The initial implementation of deck.gl-raster used geotiff.js, and geotiff.js was great for quickly getting started. But as we move towards production stability, there are a few reasons why we built @developmentseed/geotiff.

  • Full TypeScript: The underlying library @cogeotiff/core is fully typed in expressive TypeScript, making it much more enjoyable to build on top of.

    I tried to submit PRs to move geotiff.js to TypeScript, but contributors there wished to remain in JavaScript + JSDoc.

  • @cogeotiff/core implements a bunch of optimizations, like reading and utilizing the GDAL "ghost header" out of the box. In contrast, geotiff.js can parse but won't automatically use the ghost values.

  • Project scope: geotiff.js has a lot of code unrelated to the needs of deck.gl-raster. Resampling, tile-merging, conversion to RGB, overview selection based on a target resolution, writing GeoTIFFs. These geotiff.js features are unnecessary for us, but make geotiff.js more complex to maintain if we had to fix something.

  • Confidence to build on top of: this is subjective, but geotiff.js feels overly complex. It doesn't feel focused on a targeted, clean API in the way that @cogeotiff/core is.

  • JSDoc is hard to read and contribute to: this is subjective, but I find it much harder to read and contribute to geotiff.js code written with JSDoc instead of pure TypeScript.

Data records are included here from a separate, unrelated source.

File: src/rtl/ddr_wr_arbiter.sv
// rtl/ddr_wr_arbiter.sv - two-requester round-robin arbiter for the DDR write-port channel
// Optional watchdog: define DDR_WR_ARB_TIMEOUT_EN to abort a stalled burst after TIMEOUT_CYC idle cycles.
module ddr_wr_arbiter #(
    parameter int  ADDR_WIDTH    = 30,
    parameter int  MEM_DATA_BITS = 256,
    parameter int  TIMEOUT_CYC   = 4096,
    parameter real TCQ           = 0.1
) (
    input  logic                     ddr_clk_i,
    input  logic                     ddr_rst_n_i,
    input  logic                     s0_wr_ddr_req_i,
    input  logic [7:0]               s0_wr_ddr_len_i,
    input  logic [ADDR_WIDTH-1:0]    s0_wr_ddr_addr_i,
    output logic                     s0_ddr_fifo_rd_req_o,
    input  logic [MEM_DATA_BITS-1:0] s0_wr_ddr_data_i,
    output logic                     s0_wr_ddr_finish_o,
    input  logic                     s1_wr_ddr_req_i,
    input  logic [7:0]               s1_wr_ddr_len_i,
    input  logic [ADDR_WIDTH-1:0]    s1_wr_ddr_addr_i,
    output logic                     s1_ddr_fifo_rd_req_o,
    input  logic [MEM_DATA_BITS-1:0] s1_wr_ddr_data_i,
    output logic                     s1_wr_ddr_finish_o,
    output logic                     m_wr_ddr_req_o,
    output logic [7:0]               m_wr_ddr_len_o,
    output logic [ADDR_WIDTH-1:0]    m_wr_ddr_addr_o,
    input  logic                     m_ddr_fifo_rd_req_i,
    output logic [MEM_DATA_BITS-1:0] m_wr_ddr_data_o,
    input  logic                     m_wr_ddr_finish_i,
    output logic [1:0]               arb_grant_o,
    output logic                     arb_len_err_o,
    output logic                     arb_timeout_o
);

    typedef enum logic [1:0] {ST_IDLE, ST_BUSY, ST_RELEASE} state_t;

    state_t                  r_state;
    state_t                  w_next_state;
    logic [1:0]              r_grant;
    logic                    r_last_grant;
    logic                    r_m_req;
    logic [7:0]              r_len;
    logic [ADDR_WIDTH-1:0]   r_addr;
    logic [8:0]              r_beat_cnt;
    logic                    r_len_err;

    logic                    w_busy;
    logic                    w_fin;
    logic                    w_beat;
    logic [8:0]              w_beat_next;
    logic                    w_any_req;
    logic                    w_pick_s1;
    logic                    w_timeout;
    logic                    w_end;

    assign w_busy      = (r_state == ST_BUSY);
    assign w_fin       = w_busy & m_wr_ddr_finish_i;
    assign w_beat      = w_busy & m_ddr_fifo_rd_req_i;
    assign w_beat_next = (w_beat && (r_beat_cnt != 9'h1FF)) ? r_beat_cnt + 9'd1 : r_beat_cnt;
    assign w_any_req   = s0_wr_ddr_req_i | s1_wr_ddr_req_i;
    // On a tie, the requester not served last wins; r_last_grant=1 means s1 was last.
    assign w_pick_s1   = s1_wr_ddr_req_i & (~s0_wr_ddr_req_i | ~r_last_grant);

`ifdef DDR_WR_ARB_TIMEOUT_EN
    logic [15:0] r_to_cnt;

    always_ff @(posedge ddr_clk_i or negedge ddr_rst_n_i) begin
        if (!ddr_rst_n_i) begin
            r_to_cnt <= 16'd0;
        end else if (!w_busy || w_beat || m_wr_ddr_finish_i) begin
            r_to_cnt <= 16'd0;
        end else begin
            r_to_cnt <= r_to_cnt + 16'd1;
        end
    end

    assign w_timeout = w_busy & ~m_wr_ddr_finish_i & (r_to_cnt == 16'(TIMEOUT_CYC));
`else
    assign w_timeout = 1'b0;
`endif

    assign w_end = w_fin | w_timeout;

    always_comb begin
        w_next_state = r_state;
        case (r_state)
            ST_IDLE:    if (w_any_req) w_next_state = ST_BUSY;
            ST_BUSY:    if (w_end)     w_next_state = ST_RELEASE;
            ST_RELEASE: w_next_state = ST_IDLE;
            default:    w_next_state = ST_IDLE;
        endcase
    end

    always_ff @(posedge ddr_clk_i or negedge ddr_rst_n_i) begin
        if (!ddr_rst_n_i) begin
            r_state      <= ST_IDLE;
            r_grant      <= 2'b00;
            r_last_grant <= 1'b1;
            r_m_req      <= 1'b0;
            r_len        <= 8'd0;
            r_addr       <= '0;
            r_beat_cnt   <= 9'd0;
            r_len_err    <= 1'b0;
        end else begin
            r_state   <= w_next_state;
            r_len_err <= 1'b0;
            case (r_state)
                ST_IDLE: begin
                    if (w_any_req) begin
                        r_grant    <= w_pick_s1 ? 2'b10 : 2'b01;
                        r_len      <= w_pick_s1 ? s1_wr_ddr_len_i : s0_wr_ddr_len_i;
                        r_addr     <= w_pick_s1 ? s1_wr_ddr_addr_i : s0_wr_ddr_addr_i;
                        r_m_req    <= 1'b1;
                        r_beat_cnt <= 9'd0;
                    end
                end
                ST_BUSY: begin
                    r_beat_cnt <= w_beat_next;
                    if (w_end) begin
                        r_m_req      <= 1'b0;
                        r_last_grant <= r_grant[1];
                    end
                    // A beat landing in the finish cycle counts towards the total.
                    if (w_fin && (w_beat_next != {1'b0, r_len})) begin
                        r_len_err <= 1'b1;
                    end
                end
                ST_RELEASE: r_grant <= 2'b00;
                default:    r_grant <= 2'b00;
            endcase
        end
    end

    assign s0_ddr_fifo_rd_req_o = w_beat & r_grant[0];
    assign s1_ddr_fifo_rd_req_o = w_beat & r_grant[1];
    assign s0_wr_ddr_finish_o   = w_end & r_grant[0];
    assign s1_wr_ddr_finish_o   = w_end & r_grant[1];
    assign m_wr_ddr_data_o      = r_grant[0] ? s0_wr_ddr_data_i :
                                  r_grant[1] ? s1_wr_ddr_data_i : '0;
    assign m_wr_ddr_req_o       = r_m_req;
    assign m_wr_ddr_len_o       = r_len;
    assign m_wr_ddr_addr_o      = r_addr;
    assign arb_grant_o          = r_grant;
    assign arb_len_err_o        = r_len_err;
    assign arb_timeout_o        = w_timeout;

endmodule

  • Code quality: there are various parts of geotiff.js with code just... commented out. And the function has no documentation. Why is it normalizing? The needsNormalization function also has no documentation, and is hard to understand what the equality is checking because it doesn't use TypeScript-standard enums, which would make the code itself readable.

Overall, geotiff.js seems like a fine library, and it was useful to get started quickly. But to build a modern COG rendering stack, we need to have a huge amount of confidence on our foundations, and @cogeotiff/core gives that confidence.

Integration testing against rasterio

@developmentseed/geotiff is integration tested against rasterio for GeoTIFF test cases stored in geotiff-test-data.

Automatic nodata masking in deck.gl-geotiff

In deck.gl-geotiff, the COGLayer will automatically check for and use a nodata mask.

BeforeAfter

New compressed EPSG projection database for the web

We're releasing @developmentseed/epsg. It ships the full EPSG projection database as WKT2 strings, gzip-compressed to 309kb for the web.

import loadEPSG from "@developmentseed/epsg/all";
import proj4 from "proj4";

// Load the EPSG database
const epsg = await loadEPSG();

// Access WKT strings by EPSG code.
const wkt4326 = epsg.get(4326);
const wkt3857 = epsg.get(3857);

// Then use proj4.js as normal
const converter = proj4(wkt4326, wkt3857);
const inputPoint = [1, 52];
const outputPoint = converter.forward(inputPoint);

This can easily be used outside of deck.gl use cases.

New port of rasterio/affine

We're releasing @developmentseed/affine, a port of rasterio/affine for working with affine image transformations.

import type { Affine } from "@developmentseed/affine";
import { apply } from "@developmentseed/affine";

const gt: Affine = [1, 0, 10, 0, 1, 20];
const coord = apply(gt, 5, 5);
// [15, 25]

This is designed as a collection of lightweight pure functions around an Affine, typed as

export type Affine = readonly [
a: number,
b: number,
c: number,
d: number,
e: number,
f: number,
];

This architecture ensures maximum tree-shakability.

This is not yet a full port, but we plan to port over more functions as needed.

New documentation website

We have a new documentation website for deck.gl-raster: developmentseed.org/deck.gl-raster.

This hosts examples and API docs for all modules in this monorepo.